Work instruction: In the records that come next, find every line with "request". Return those lines.

Data for this task:
File: src/rtl/dmem_pkg.sv
// dmem_pkg: shared types and constants for the data-memory access unit.
//   - access size encodings as seen on the CPU load/store port
//   - FSM state enum for dmem_access_unit
//   - default data-segment base address and memory depth, shared with the
//     top-level address map
//   - helper that classifies a size/low-offset pair as misaligned or illegal
package dmem_pkg;

    localparam logic [31:0] DMEM_BASE_ADDR = 32'h1001_0000;
    localparam int          DMEM_DEPTH     = 2048;

    typedef enum logic [1:0] {
        SZ_BYTE = 2'b00,
        SZ_HALF = 2'b01,
        SZ_WORD = 2'b10,
        SZ_ILL  = 2'b11
    } size_e;

    typedef enum logic [2:0] {
        ST_IDLE,
        ST_LD_ISSUE,
        ST_LD_DATA,
        ST_RMW_RD,
        ST_RMW_MERGE,
        ST_WRITE,
        ST_ERR
    } state_e;

    // True when the size code is illegal or the offset is not naturally
    // aligned for that size.
    function automatic logic size_align_bad(input size_e sz, input logic [1:0] off);
        case (sz)
            SZ_HALF: return off[0];
            SZ_WORD: return (off != 2'b00);
            SZ_ILL:  return 1'b1;
            default: return 1'b0;
        endcase
    endfunction

endpackage

File: src/rtl/dmem_access_unit_if.sv
// dmem_access_unit_if: CPU load/store port plus word-memory port.
//   CPU side : req_valid/req_we/req_size/req_signed/req_addr/req_wdata in,
//              ready/done/err/rdata out
//   Mem side : mem_cs/mem_r/mem_w/mem_addr/mem_wdata out, mem_rdata in
// Modports:
//   slave  - the access unit's view
//   master - the environment's view (CPU plus memory)
interface dmem_access_unit_if #(
    parameter int AW = 11
) ();

    logic          req_valid;
    logic          req_we;
    logic [1:0]    req_size;
    logic          req_signed;
    logic [31:0]   req_addr;
    logic [31:0]   req_wdata;
    logic          ready;
    logic          done;
    logic          err;
    logic [31:0]   rdata;

    logic          mem_cs;
    logic          mem_r;
    logic          mem_w;
    logic [AW-1:0] mem_addr;
    logic [31:0]   mem_wdata;
    logic [31:0]   mem_rdata;

    modport slave (
        input  req_valid, req_we, req_size, req_signed, req_addr, req_wdata,
        output ready, done, err, rdata,
        output mem_cs, mem_r, mem_w, mem_addr, mem_wdata,
        input  mem_rdata
    );

    modport master (
        output req_valid, req_we, req_size, req_signed, req_addr, req_wdata,
        input  ready, done, err, rdata,
        input  mem_cs, mem_r, mem_w, mem_addr, mem_wdata,
        output mem_rdata
    );

endinterface

File: src/rtl/dmem_lane_fmt.sv
// dmem_lane_fmt: combinational little-endian lane formatting.
//   i_word   - word read from memory
//   i_off    - byte offset within the word
//   i_size   - access size
//   i_signed - sign-extend (1) or zero-extend (0) sub-word loads
//   i_new    - right-justified store data
//   o_ext    - extracted and extended load value
//   o_merged - i_word with the addressed lane replaced by i_new
module dmem_lane_fmt
    import dmem_pkg::*;
(
    input  logic [31:0] i_word,
    input  logic [1:0]  i_off,
    input  size_e       i_size,
    input  logic        i_signed,
    input  logic [31:0] i_new,
    output logic [31:0] o_ext,
    output logic [31:0] o_merged
);

    function automatic logic [31:0] extract(input logic [31:0] w, input logic [1:0] off,
                                            input size_e sz, input logic sgn);
        logic [7:0]  b;
        logic [15:0] h;
        logic [31:0] r;
        b = w[{off, 3'b000} +: 8];
        h = w[{off[1], 4'b0000} +: 16];
        case (sz)
            SZ_BYTE: r = {{24{sgn & b[7]}}, b};
            SZ_HALF: r = {{16{sgn & h[15]}}, h};
            default: r = w;
        endcase
        return r;
    endfunction

    function automatic logic [31:0] merge(input logic [31:0] old, input logic [31:0] nw,
                                          input logic [1:0] off, input size_e sz);
        logic [31:0] r;
        r = old;
        case (sz)
            SZ_BYTE: r[{off, 3'b000} +: 8]     = nw[7:0];
            SZ_HALF: r[{off[1], 4'b0000} +: 16] = nw[15:0];
            default: r = nw;
        endcase
        return r;
    endfunction

    assign o_ext    = extract(i_word, i_off, i_size, i_signed);
    assign o_merged = merge(i_word, i_new, i_off, i_size);

endmodule

File: src/rtl/dmem_access_unit.sv
// dmem_access_unit: multi-cycle bridge from the CPU load/store port to the
// word-organised data memory.
//   clk_in - clock, rising edge
//   reset  - asynchronous active-low reset
//   bus    - dmem_access_unit_if.slave (CPU request/response + memory port)
//
// state        | meaning
// -------------+----------------------------------------------------------
// ST_IDLE      | ready=1, waiting for a request
// ST_LD_ISSUE  | read strobe for a load
// ST_LD_DATA   | memory data valid; extract, extend, done
// ST_RMW_RD    | read strobe for a sub-word store
// ST_RMW_MERGE | old word valid; merge new lane into merge buffer
// ST_WRITE     | write strobe (word data or merge buffer), done
// ST_ERR       | rejected access: done+err, no strobes
module dmem_access_unit
    import dmem_pkg::*;
#(
    parameter logic [31:0] BASE_ADDR = DMEM_BASE_ADDR,
    parameter int          DEPTH     = DMEM_DEPTH
) (
    input  logic               clk_in,
    input  logic               reset,
    dmem_access_unit_if.slave  bus
);

    localparam int AW = $clog2(DEPTH);

    state_e        r_state;
    state_e        w_state_nxt;
    logic          r_we;
    size_e         r_size;
    logic          r_signed;
    logic [31:0]   r_wdata;
    // Only the in-range offset bits matter after acceptance; everything above
    // is checked before the access leaves IDLE.
    logic [AW+1:0] r_off;
    logic [31:0]   r_merge;
    logic [31:0]   r_rdata;

    logic [31:0]   w_off;
    logic          w_reject;
    logic          w_accept;
    size_e         w_req_size;
    logic [31:0]   w_ext;
    logic [31:0]   w_merged;
    logic          w_rd;
    logic          w_wr;

    assign w_req_size = size_e'(bus.req_size);
    assign w_off      = bus.req_addr - BASE_ADDR;
    // Addresses below the base wrap to huge offsets and fail the range test.
    assign w_reject   = size_align_bad(w_req_size, w_off[1:0]) ||
                        (w_off >= 32'(DEPTH * 4));
    assign w_accept   = (r_state == ST_IDLE) && bus.req_valid;

    dmem_lane_fmt u_lane_fmt (
        .i_word   (bus.mem_rdata),
        .i_off    (r_off[1:0]),
        .i_size   (r_size),
        .i_signed (r_signed),
        .i_new    (r_wdata),
        .o_ext    (w_ext),
        .o_merged (w_merged)
    );

    always_ff @(posedge clk_in or negedge reset) begin
        if (!reset) begin
            r_state <= ST_IDLE;
        end else begin
            r_state <= w_state_nxt;
        end
    end

    always_comb begin
        w_state_nxt = r_state;
        case (r_state)
            ST_IDLE: begin
                if (bus.req_valid) begin
                    if (w_reject) begin
                        w_state_nxt = ST_ERR;
                    end else if (!bus.req_we) begin
                        w_state_nxt = ST_LD_ISSUE;
                    end else if (w_req_size == SZ_WORD) begin
                        w_state_nxt = ST_WRITE;
                    end else begin
                        w_state_nxt = ST_RMW_RD;
                    end
                end
            end
            ST_LD_ISSUE:  w_state_nxt = ST_LD_DATA;
            ST_LD_DATA:   w_state_nxt = ST_IDLE;
            ST_RMW_RD:    w_state_nxt = ST_RMW_MERGE;
            ST_RMW_MERGE: w_state_nxt = ST_WRITE;
            ST_WRITE:     w_state_nxt = ST_IDLE;
            ST_ERR:       w_state_nxt = ST_IDLE;
            default:      w_state_nxt = ST_IDLE;
        endcase
    end

    always_ff @(posedge clk_in or negedge reset) begin
        if (!reset) begin
            r_we     <= 1'b0;
            r_size   <= SZ_BYTE;
            r_signed <= 1'b0;
            r_wdata  <= '0;
            r_off    <= '0;
            r_merge  <= '0;
            r_rdata  <= '0;
        end else begin
            if (w_accept) begin
                r_we     <= bus.req_we;
                r_size   <= w_req_size;
                r_signed <= bus.req_signed;
                r_wdata  <= bus.req_wdata;
                r_off    <= w_off[AW+1:0];
            end
            if (r_state == ST_RMW_MERGE) begin
                r_merge <= w_merged;
            end
            if (r_state == ST_LD_DATA) begin
                r_rdata <= w_ext;
            end
        end
    end

    // All outputs decode from the state register so they fall together with
    // an asynchronous reset.
    assign w_rd = (r_state == ST_LD_ISSUE) || (r_state == ST_RMW_RD);
    assign w_wr = (r_state == ST_WRITE);

    assign bus.ready     = (r_state == ST_IDLE);
    assign bus.done      = (r_state == ST_LD_DATA) || (r_state == ST_WRITE) ||
                           (r_state == ST_ERR);
    assign bus.err       = (r_state == ST_ERR);
    // Present the load result in the done cycle itself; the register holds
    // it afterwards.
    assign bus.rdata     = (r_state == ST_LD_DATA) ? w_ext : r_rdata;
    assign bus.mem_r     = w_rd;
    assign bus.mem_w     = w_wr;
    assign bus.mem_cs    = w_rd | w_wr;
    assign bus.mem_addr  = (w_rd | w_wr) ? r_off[AW+1:2] : '0;
    assign bus.mem_wdata = !w_wr              ? 32'h0   :
                           (r_size == SZ_WORD) ? r_wdata : r_merge;

    // r_we steers the FSM only at acceptance; keep it latched for visibility.
    logic w_unused;
    assign w_unused = r_we;

endmodule
File: src/flat_wrapper.sv
// flat-port wrapper written by rule: the top's interface ports become plain ports
module dmem_access_unit_flat import dmem_pkg::*;
#(
    parameter logic [31:0] BASE_ADDR = DMEM_BASE_ADDR,
    parameter int          DEPTH     = DMEM_DEPTH
)
  (clk_in, reset, bus_req_valid, bus_req_we, bus_req_size, bus_req_signed, bus_req_addr, bus_req_wdata, bus_ready, bus_done, bus_err, bus_rdata, bus_mem_cs, bus_mem_r, bus_mem_w, bus_mem_addr, bus_mem_wdata, bus_mem_rdata);
  dmem_access_unit_if bus_i ();
  input  logic clk_in;
  input  logic reset;
  input wire logic [$bits(bus_i.req_valid)-1:0] bus_req_valid;
  input wire logic [$bits(bus_i.req_we)-1:0] bus_req_we;
  input wire logic [$bits(bus_i.req_size)-1:0] bus_req_size;
  input wire logic [$bits(bus_i.req_signed)-1:0] bus_req_signed;
  input wire logic [$bits(bus_i.req_addr)-1:0] bus_req_addr;
  input wire logic [$bits(bus_i.req_wdata)-1:0] bus_req_wdata;
  output wire logic [$bits(bus_i.ready)-1:0] bus_ready;
  output wire logic [$bits(bus_i.done)-1:0] bus_done;
  output wire logic [$bits(bus_i.err)-1:0] bus_err;
  output wire logic [$bits(bus_i.rdata)-1:0] bus_rdata;
  output wire logic [$bits(bus_i.mem_cs)-1:0] bus_mem_cs;
  output wire logic [$bits(bus_i.mem_r)-1:0] bus_mem_r;
  output wire logic [$bits(bus_i.mem_w)-1:0] bus_mem_w;
  output wire logic [$bits(bus_i.mem_addr)-1:0] bus_mem_addr;
  output wire logic [$bits(bus_i.mem_wdata)-1:0] bus_mem_wdata;
  input wire logic [$bits(bus_i.mem_rdata)-1:0] bus_mem_rdata;
  assign bus_i.req_valid = bus_req_valid;
  assign bus_i.req_we = bus_req_we;
  assign bus_i.req_size = bus_req_size;
  assign bus_i.req_signed = bus_req_signed;
  assign bus_i.req_addr = bus_req_addr;
  assign bus_i.req_wdata = bus_req_wdata;
  assign bus_ready = bus_i.ready;
  assign bus_done = bus_i.done;
  assign bus_err = bus_i.err;
  assign bus_rdata = bus_i.rdata;
  assign bus_mem_cs = bus_i.mem_cs;
  assign bus_mem_r = bus_i.mem_r;
  assign bus_mem_w = bus_i.mem_w;
  assign bus_mem_addr = bus_i.mem_addr;
  assign bus_mem_wdata = bus_i.mem_wdata;
  assign bus_i.mem_rdata = bus_mem_rdata;
  dmem_access_unit #(.BASE_ADDR(BASE_ADDR), .DEPTH(DEPTH)) u_core (.clk_in(clk_in), .reset(reset), .bus(bus_i));
endmodule
File: config.mk
export PLATFORM = sky130hd
export DESIGN_NAME = dmem_access_unit_flat
export DESIGN_NICKNAME = d
export VERILOG_FILES = /design/src/rtl/dmem_pkg.sv /design/src/rtl/dmem_access_unit_if.sv /design/src/rtl/dmem_lane_fmt.sv /design/src/rtl/dmem_access_unit.sv /design/src/flat_wrapper.sv
export SDC_FILE = /design/constraint.sdc
export NUM_CORES = 1
export LEC_CHECK = 0
export ABC_AREA = 1
export ABC_CLOCK_PERIOD_IN_PS = 2900
export BUFFER_PORTS_ARGS = -buffer_cell sky130_fd_sc_hd__buf_2
export CAP_MARGIN = 30
export CELL_PAD_IN_SITES_DETAIL_PLACEMENT = 2
export CELL_PAD_IN_SITES_GLOBAL_PLACEMENT = 2
export CORE_MARGIN = 2
export CORE_UTILIZATION = 30
export DETAILED_ROUTE_END_ITERATION = 8
export GPL_ROUTABILITY_DRIVEN = 0
export PLACE_DENSITY_LB_ADDON = 0.1
export SLEW_MARGIN = 0
export SYNTH_ARGS = -nofsm -noshare
export SYNTH_HDL_FRONTEND = slang
export SYNTH_SLANG_ARGS = --single-unit
File: constraint.sdc
create_clock -name clk_in -period 2.9 [get_ports clk_in]
set_input_delay 0.58 -clock clk_in [delete_from_list [all_inputs] [get_ports clk_in]]
set_output_delay 0.58 -clock clk_in [all_outputs]
set_load 0.05 [all_outputs]
# Word level (Yosys, flattened, before mapping)
# Index checks and enable logic that the tools add are counted.
op_classes:
  addsub: 3
  multipliers: 0
  div: 0
  magnitude_cmp: 1
  n_eq_ne: 12
  n_shift: 6
  muxes: 14
  n_bitwise: 3
  n_reduce_logical: 8
op_table:
  columns: ["operator", "count"]
  rows:
  - ["$pmux W32 S2", 2]
  - ["$mux W32", 3]
  - ["$bwmux W32", 2]
  - ["$ge A32 B14 Y1 const B", 1]
  - ["$shift A16 B7 Y32 const A", 1]
  - ["$shift A8 B7 Y32 const A", 1]
  - ["$shiftx A16 B7 Y32", 1]
  - ["$shiftx A32 B6 Y16", 1]
  - ["$shiftx A32 B6 Y8", 1]
  - ["$shiftx A8 B7 Y32", 1]
  - ["$sub A32 B29 Y32 const B", 1]
  - ["$neg A5 Y7", 2]
  - ["$mux W3", 4]
  - ["$pmux W3 S4", 1]
  - ["$mux W11", 1]
  - ["$eq A3 B3 Y1 const B", 3]
  - ["$eq A2 B2 Y1 const B", 3]
  - ["$eq A3 B2 Y1 const B", 2]
  - ["$eq A2 B1 Y1 const B", 2]
  - ["$logic_or A1 B1 Y1", 4]
  - ["$eq A3 B1 Y1 const B", 1]
  - ["$logic_not A3 Y1", 1]
  - ["$pmux W1 S3", 1]
  - ["$and A1 B1 Y1", 2]
  - ["5 further kinds", 5]
word_totals:
  register_bits: 115
  latchBits: 0
  ram_bits: 0
  mem_bits_ro: 0
  elab_cells: 54
  memories: 0

# Depth between registers and ports, before layout
# Gate-level depths: netlist (run 1).
logic_depth:
  ltp_word: 7
  depth_mapped: 10
  ltp_nobuf: 10

# Modules after synthesis
# Synthesis (run 1) repeated with hierarchy kept, for this count alone.
hier_totals:
  hier_cells: 892
  hier_area_um2: 7060.5
modules_own_cells:
  columns: ["module", "n_inst", "cells_each", "area_per_inst_um2"]
  rows:
  - ["dmem_access_unit", 1, 466, 5102.4]
  - ["dmem_lane_fmt", 1, 426, 1958.1]

# Worst setup path before layout (run 1)
# OpenSTA, ideal clock, no wires.
synth_timing:
  path_kind: "register -> output"
  start: "register u_core.r_size[1]"
  end: "output bus_mem_wdata[8]"
  t_arrival_ns: 2.134
  t_required_ns: 2.320
  slack_ns: 0.186
  stages_incl_launch_ff: 6
  path_cell_list: "dfrtp_1 buf_2 inv_1 nor2_2 buf_2 a211oi_1"
synth_via:
  elab_chain_cells: 3
synth_rtl:
  columns: ["item", "line_no", "rtl"]
  rows:
  - ["start: declaration", "dmem_access_unit.sv:32", "size_e r_size;"]
  - ["start signal: assignment", "dmem_access_unit.sv:113", "r_size <= w_req_size;"]
  - ["$eq A2 B2 Y1", "dmem_access_unit.sv:144", "(r_size == SZ_WORD) ? r_wdata : r_merge;"]
  - ["$mux W32", "dmem_access_unit.sv:144", null]
  - ["$mux W32", "dmem_access_unit.sv:143", "assign bus.mem_wdata = !w_wr ? 32'h0 :"]
  - ["end: declaration", "flat_wrapper.sv:25", "output wire logic [$bits(bus_i.mem_wdata)-1:0] bus_mem_wdata;"]
# No other way between the ends.

# Final worst setup path (run 1)
layout_timing:
  start: "register u_core.r_off[1]"
  end: "output bus_rdata[17]"
layout_via:
  elab_chain_cells: 4
  elab_cells_between_ends: 6
  cone_classes: "shift (2); mux (2); bitwise (2)"
layout_rtl:
  columns: ["item", "line_no", "rtl"]
  rows:
  - ["start: declaration", "dmem_access_unit.sv:37", "logic [AW+1:0] r_off;"]
  - ["start signal: assignment", "dmem_access_unit.sv:116", "r_off <= w_off[AW+1:0];"]
  - ["$shiftx A32 B6 Y16 or $shiftx A32 B6 Y8 (tied branches)", "dmem_lane_fmt.sv:27, dmem_lane_fmt.sv:26", null]
  - ["$and A1 B1 Y1 (on tied branches)", "dmem_lane_fmt.sv:30, dmem_lane_fmt.sv:29", null]
  - ["$pmux W32 S2 (*)", "dmem_lane_fmt.sv:28", "case (sz)"]
  - ["$mux W32 (*)", "dmem_access_unit.sv:138", "assign bus.rdata = (r_state == ST_LD_DATA) ? w_ext : r_rdata;"]
  - ["end: declaration", "flat_wrapper.sv:20", "output wire logic [$bits(bus_i.rdata)-1:0] bus_rdata;"]
# Every way passes the cells marked *; elsewhere a longest branch is shown, timed or not.

==> results of run 1 <==
## layer usage
layer / GRT usage [%] / vias to the layer above / wire [um]
li1: - / 3228 / -
met1: 29.02 / 3404 / 11850
met2: 41.35 / 157 / 14050
met3: 4.959 / 41 / 1102
met4: 8.201 / 0 / 678
met5: 0 / - / 0
## worst max-delay path, stage by stage, from the launching register on
cell and delay (ns):
dfrtp_1 0.42, buf_6 0.18, nor2_2 0.13, a21oi_2 0.09, o21ai_4 0.24, o211ai_4 0.10
buf_12 0.17, a2bb2oi_1 0.19, clkbuf_4 0.27
## registers in the layout, indices dropped and copies added, names as in the netlist
name,count
u_core.r_off,13
u_core.r_wdata,32
u_core.r_size,2
u_core.r_rdata,32
u_core.r_state,3
u_core.r_signed,1
u_core.r_merge,32
## power groups by stage
stage,registers [mW],clock network [mW],logic (mW)
after floorplan,2.82,0,5.17
after global placement,3.08,0,6.74
after detailed placement,3.10,0,6.85
after CTS,3.09,2.51,6.97
after global routing,3.20,2.57,7.70
final,3.09,2.45,7.08
## stage by stage
stage	cell area, um2	setup TNS [ns]
2_1_floorplan	6822	0
3_3_place_gp	8039	0
3_5_place_dp	8039	0
4_1_cts	8760	0
5_1_grt	8864	-0.1542
6_report	8864	0
## kinds of logic after synthesis
kind of cell               count (synthesis)  synth area share, %
adders and majority gates                  5               0.9171
DFF                                      115                42.19
muxes                                     35                5.778
buffers and inverters                    157                9.703
xor gates and xnor gates                   1               0.1284
and+or+nand+nor                          251                16.10
AOI/OAI and AO/OA                        278                25.18
## cells in the mapped netlist, types with 8 or more instances
cell type	number
a221oi_1	15
nor3_1	8
a21oi_1	119
inv_1	100
nor2_1	61
a41oi_1	11
nand2_1	137
a2bb2oi_2	10
a22oi_1	8
nand3_1	25
dfrtp_1	115
o22ai_1	25
clkbuf_1	21
mux2_2	35
buf_2	22
o21ai_0	65
## repair_timing
item,CTS,global route
resized for setup,9,30
endpoints found under the setup margin,27,29
gates cloned,0,1
pin swaps,1,3
setup buffers,2,3
## area by class of cell
type	instances	area, um2
inverters	106	400.4
multi-input cells	571	3314
clock buffers	18	439.2
repair buffers	212	1244
fillers	2609	13640
clock inverters	14	227.7
well taps	285	356.6
flip-flops and latches	115	2882
## how the worst min path moves through the flow
stage               cells after the start  slack [ns]                       endpoint                         from
floorplan                               0        0.28  u_core.r_merge[0]$_DFFE_PN0N_                        reset
global placement                        2        0.48    u_core.r_rdata[6]$_DFF_PN0_  u_core.r_rdata[6]$_DFF_PN0_
detailed placement                      2        0.48    u_core.r_rdata[0]$_DFF_PN0_  u_core.r_rdata[0]$_DFF_PN0_
CTS                                     1        0.12   u_core.r_rdata[28]$_DFF_PN0_                        reset
global route                            1        0.14   u_core.r_rdata[28]$_DFF_PN0_                        reset
finish                                  1        0.12   u_core.r_rdata[28]$_DFF_PN0_                        reset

Worked solution:
//   bus    - dmem_access_unit_if.slave (CPU request/response + memory port)
// ST_IDLE      | ready=1, waiting for a request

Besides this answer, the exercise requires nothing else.